**Dataset records**:

Content starts

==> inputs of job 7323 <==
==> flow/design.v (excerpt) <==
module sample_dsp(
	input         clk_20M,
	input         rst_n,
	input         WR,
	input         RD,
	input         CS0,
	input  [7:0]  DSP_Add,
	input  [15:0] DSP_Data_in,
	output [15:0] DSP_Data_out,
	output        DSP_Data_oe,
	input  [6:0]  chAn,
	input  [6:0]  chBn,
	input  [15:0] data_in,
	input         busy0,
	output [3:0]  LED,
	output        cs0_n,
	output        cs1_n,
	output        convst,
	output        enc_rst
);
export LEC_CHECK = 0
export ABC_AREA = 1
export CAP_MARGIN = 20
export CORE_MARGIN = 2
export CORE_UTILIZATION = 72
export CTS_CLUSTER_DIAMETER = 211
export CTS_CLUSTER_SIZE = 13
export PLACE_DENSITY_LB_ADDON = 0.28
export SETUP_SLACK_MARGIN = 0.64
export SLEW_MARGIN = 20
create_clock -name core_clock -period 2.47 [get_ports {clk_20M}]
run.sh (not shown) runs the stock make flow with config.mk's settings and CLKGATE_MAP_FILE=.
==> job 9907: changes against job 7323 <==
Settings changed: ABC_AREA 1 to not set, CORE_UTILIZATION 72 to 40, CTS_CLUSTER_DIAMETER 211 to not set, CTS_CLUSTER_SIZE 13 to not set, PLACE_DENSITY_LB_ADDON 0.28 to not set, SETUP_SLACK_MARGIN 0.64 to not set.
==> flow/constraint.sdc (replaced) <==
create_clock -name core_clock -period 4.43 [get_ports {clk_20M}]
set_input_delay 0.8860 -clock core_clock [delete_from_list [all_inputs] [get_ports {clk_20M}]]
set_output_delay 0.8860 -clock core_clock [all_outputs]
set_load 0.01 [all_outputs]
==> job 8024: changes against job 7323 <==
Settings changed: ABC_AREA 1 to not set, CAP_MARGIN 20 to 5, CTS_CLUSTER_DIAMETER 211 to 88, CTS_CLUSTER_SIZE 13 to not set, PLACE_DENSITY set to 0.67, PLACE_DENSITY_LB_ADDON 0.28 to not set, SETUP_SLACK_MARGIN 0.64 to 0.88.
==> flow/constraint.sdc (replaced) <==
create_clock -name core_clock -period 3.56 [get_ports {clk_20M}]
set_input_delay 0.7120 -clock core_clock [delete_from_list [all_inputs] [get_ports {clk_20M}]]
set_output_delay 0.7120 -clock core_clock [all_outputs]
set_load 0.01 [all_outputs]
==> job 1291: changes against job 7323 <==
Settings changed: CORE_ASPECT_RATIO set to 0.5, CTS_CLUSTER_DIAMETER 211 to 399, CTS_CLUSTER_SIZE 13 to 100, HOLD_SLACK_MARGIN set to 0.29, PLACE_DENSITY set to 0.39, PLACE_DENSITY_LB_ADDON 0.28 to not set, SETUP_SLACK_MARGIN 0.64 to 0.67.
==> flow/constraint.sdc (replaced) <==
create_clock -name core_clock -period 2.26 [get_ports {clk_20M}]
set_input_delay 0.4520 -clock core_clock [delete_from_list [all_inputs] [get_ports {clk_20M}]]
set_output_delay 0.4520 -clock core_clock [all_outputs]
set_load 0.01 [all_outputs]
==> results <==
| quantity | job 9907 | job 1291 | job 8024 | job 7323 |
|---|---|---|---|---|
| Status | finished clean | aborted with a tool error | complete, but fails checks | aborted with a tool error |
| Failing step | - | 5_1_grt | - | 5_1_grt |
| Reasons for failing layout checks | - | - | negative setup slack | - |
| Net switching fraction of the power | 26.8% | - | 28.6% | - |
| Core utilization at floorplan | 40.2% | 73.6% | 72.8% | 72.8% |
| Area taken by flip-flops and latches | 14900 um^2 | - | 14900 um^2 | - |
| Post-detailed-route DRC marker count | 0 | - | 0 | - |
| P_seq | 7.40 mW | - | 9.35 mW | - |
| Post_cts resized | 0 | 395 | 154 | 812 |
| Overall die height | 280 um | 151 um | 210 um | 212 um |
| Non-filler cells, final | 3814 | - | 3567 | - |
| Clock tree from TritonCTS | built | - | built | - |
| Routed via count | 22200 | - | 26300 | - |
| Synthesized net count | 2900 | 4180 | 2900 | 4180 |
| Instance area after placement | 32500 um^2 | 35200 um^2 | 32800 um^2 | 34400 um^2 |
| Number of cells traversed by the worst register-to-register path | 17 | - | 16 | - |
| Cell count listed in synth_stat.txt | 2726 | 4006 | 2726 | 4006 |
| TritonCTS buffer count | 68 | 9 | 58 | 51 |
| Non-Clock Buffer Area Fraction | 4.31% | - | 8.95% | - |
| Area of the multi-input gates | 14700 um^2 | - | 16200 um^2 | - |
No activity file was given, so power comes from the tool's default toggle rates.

Content ends
Content starts

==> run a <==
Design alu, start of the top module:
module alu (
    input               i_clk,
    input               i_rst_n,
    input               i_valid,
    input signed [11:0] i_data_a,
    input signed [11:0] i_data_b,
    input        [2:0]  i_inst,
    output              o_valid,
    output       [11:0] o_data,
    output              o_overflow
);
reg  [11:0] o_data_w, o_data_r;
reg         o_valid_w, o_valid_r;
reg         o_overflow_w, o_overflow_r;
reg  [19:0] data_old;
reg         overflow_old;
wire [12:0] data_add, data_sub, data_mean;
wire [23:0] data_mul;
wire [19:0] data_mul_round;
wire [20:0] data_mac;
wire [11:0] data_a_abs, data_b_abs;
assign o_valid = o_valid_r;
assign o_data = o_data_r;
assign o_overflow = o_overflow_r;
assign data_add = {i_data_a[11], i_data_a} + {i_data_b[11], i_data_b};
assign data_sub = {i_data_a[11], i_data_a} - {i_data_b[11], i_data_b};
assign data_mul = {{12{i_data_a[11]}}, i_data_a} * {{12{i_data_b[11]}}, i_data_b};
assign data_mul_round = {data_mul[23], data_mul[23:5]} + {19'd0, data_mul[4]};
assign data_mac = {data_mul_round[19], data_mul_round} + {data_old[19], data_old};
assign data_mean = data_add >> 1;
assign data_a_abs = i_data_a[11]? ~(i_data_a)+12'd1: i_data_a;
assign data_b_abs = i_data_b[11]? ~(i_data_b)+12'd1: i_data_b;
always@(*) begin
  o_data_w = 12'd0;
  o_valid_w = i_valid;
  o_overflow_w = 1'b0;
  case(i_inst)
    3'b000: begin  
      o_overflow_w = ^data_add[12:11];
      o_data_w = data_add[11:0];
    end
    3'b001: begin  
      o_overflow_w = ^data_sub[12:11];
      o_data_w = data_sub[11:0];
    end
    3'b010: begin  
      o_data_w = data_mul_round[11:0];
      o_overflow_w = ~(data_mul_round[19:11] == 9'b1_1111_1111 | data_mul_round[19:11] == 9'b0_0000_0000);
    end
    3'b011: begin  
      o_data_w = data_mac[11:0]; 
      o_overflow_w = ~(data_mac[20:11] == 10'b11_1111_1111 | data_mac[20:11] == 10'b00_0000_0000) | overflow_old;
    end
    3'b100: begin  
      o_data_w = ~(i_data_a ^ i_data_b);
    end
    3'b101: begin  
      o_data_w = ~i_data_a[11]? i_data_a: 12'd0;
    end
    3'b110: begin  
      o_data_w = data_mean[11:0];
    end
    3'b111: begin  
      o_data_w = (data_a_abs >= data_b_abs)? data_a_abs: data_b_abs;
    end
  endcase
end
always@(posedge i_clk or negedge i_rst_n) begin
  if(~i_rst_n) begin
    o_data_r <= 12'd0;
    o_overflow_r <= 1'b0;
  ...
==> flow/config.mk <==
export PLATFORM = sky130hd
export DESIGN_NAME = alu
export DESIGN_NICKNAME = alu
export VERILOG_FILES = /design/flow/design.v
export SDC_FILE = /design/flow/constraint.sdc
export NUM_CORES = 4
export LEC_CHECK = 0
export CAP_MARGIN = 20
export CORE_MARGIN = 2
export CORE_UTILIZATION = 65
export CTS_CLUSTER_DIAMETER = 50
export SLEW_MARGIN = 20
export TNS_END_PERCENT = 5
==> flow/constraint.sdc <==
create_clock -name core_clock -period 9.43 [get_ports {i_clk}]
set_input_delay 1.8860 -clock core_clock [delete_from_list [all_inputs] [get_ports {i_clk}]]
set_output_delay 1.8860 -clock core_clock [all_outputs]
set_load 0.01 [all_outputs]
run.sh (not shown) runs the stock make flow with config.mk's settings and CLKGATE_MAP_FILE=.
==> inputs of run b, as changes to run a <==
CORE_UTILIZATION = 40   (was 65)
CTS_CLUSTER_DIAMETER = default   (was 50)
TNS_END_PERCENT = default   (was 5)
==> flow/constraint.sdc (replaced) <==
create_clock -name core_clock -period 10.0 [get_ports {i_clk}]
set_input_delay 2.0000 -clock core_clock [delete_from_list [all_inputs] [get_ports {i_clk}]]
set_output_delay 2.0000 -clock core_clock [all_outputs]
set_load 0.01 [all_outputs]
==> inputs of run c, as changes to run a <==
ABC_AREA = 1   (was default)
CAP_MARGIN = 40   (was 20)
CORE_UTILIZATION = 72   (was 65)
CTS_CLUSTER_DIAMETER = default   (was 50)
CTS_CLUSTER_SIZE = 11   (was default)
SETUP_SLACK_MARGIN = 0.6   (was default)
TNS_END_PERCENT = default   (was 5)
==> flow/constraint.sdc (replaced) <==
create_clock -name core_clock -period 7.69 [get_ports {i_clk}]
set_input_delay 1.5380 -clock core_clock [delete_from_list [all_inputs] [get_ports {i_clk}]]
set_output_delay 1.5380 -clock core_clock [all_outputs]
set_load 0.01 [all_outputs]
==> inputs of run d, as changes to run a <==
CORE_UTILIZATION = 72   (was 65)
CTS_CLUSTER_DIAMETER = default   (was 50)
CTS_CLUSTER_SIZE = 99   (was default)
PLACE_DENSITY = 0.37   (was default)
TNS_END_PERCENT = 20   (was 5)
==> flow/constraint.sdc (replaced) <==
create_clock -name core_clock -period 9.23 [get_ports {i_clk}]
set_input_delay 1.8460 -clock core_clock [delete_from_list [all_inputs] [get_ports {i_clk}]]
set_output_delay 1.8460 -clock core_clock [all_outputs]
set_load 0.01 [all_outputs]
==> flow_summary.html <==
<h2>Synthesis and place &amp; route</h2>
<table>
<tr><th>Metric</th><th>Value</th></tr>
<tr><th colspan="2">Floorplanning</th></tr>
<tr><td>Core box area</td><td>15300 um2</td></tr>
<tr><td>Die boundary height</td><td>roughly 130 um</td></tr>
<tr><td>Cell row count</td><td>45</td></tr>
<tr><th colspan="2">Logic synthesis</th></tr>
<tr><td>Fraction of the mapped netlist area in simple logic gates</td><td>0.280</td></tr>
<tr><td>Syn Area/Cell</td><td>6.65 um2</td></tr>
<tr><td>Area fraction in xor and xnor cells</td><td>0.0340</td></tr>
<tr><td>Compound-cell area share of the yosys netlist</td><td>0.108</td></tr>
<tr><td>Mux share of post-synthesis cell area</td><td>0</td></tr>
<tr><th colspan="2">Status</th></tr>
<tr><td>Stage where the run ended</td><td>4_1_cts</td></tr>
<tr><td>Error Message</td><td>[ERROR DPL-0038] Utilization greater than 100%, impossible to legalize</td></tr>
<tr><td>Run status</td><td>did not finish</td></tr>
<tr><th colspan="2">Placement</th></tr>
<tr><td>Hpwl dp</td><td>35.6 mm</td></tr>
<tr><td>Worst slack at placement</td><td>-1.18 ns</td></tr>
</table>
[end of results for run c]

Content ends

**Exercise details**: Look in the material above for the line with "o_overflow_w = ^data_add[12:11];" and the line with "o_data_w = data_mul_round[11:0];", and transcribe exactly those lines and all lines between them, nothing more.

**Completed exercise**:
      o_overflow_w = ^data_add[12:11];
      o_data_w = data_add[11:0];
    end
    3'b001: begin  
      o_overflow_w = ^data_sub[12:11];
      o_data_w = data_sub[11:0];
    end
    3'b010: begin  
      o_data_w = data_mul_round[11:0];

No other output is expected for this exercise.